Muscle elastography: Stress versus stiffness

Abstract

Dynamic elastography imaging, whether based on magnetic resonance, ultrasound or optical modalities, attempts to reconstruct quantitative maps of the viscoelastic properties of biological tissue, properties that are altered by disease and injury, as well as response to therapy. Reconstruction often assumes isotropy and homogeneity and neglects the effects of nonhomogeneous boundary conditions. Skeletal muscle violates all these assumptions, posing challenges and opportunities for developing better imaging biomarkers. Muscle activation and varying tensile loads can influence measurement interpretation.
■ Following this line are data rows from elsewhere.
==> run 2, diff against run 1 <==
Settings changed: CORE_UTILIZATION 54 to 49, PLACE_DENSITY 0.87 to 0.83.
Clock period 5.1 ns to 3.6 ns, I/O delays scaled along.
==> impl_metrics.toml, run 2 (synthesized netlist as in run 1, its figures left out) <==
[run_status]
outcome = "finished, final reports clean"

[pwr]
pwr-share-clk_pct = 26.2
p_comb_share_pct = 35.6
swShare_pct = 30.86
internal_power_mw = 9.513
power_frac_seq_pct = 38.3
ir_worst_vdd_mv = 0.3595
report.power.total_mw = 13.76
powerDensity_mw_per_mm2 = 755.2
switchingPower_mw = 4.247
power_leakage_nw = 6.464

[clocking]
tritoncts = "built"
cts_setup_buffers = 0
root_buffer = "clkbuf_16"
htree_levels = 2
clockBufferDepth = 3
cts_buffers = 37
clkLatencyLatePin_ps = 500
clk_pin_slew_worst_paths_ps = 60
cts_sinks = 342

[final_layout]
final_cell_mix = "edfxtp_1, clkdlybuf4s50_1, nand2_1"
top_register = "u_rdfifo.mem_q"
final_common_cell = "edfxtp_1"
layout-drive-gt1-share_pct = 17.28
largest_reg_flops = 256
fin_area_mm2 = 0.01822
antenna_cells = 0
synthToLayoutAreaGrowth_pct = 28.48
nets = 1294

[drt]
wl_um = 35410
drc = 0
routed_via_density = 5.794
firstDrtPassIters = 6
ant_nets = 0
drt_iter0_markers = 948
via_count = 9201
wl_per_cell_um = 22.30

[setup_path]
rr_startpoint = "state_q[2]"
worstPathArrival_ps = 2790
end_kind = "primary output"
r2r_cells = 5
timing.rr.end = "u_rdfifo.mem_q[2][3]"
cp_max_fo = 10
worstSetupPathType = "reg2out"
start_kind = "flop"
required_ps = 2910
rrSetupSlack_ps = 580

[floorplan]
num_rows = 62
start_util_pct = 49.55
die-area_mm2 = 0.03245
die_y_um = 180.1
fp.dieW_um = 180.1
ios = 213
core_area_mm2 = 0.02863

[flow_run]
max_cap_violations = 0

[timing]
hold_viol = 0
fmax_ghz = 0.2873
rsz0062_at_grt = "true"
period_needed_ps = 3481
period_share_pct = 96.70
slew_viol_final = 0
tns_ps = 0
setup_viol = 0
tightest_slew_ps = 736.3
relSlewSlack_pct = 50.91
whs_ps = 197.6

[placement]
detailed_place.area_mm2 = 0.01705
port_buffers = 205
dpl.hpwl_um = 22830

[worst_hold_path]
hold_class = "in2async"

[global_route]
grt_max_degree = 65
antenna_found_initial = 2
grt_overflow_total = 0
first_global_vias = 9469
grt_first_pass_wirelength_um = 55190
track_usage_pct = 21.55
For bulk shear waves in an isotropic viscoelastic material not influenced by boundary conditions the measured wavelength correlates with the square root of the tissue’s shear elastic modulus and viscosity, important rheological parameters. But, under significant tensile loading the measured transverse wavelength will also be affected by the induced quasistatic stress field, making identification of the muscle’s inherent rheological properties seem impossible. Acoustoelastic theory, previous studies addressing this issue specifically for muscle, as well as new studies by our group are reviewed, identifying remaining challenges, potential strategies and opportunities for a more comprehensive understanding of both muscle structure and function based on noninvasive measurements. [Support acknowledged: NSF #1852691, NIH #AR071162.]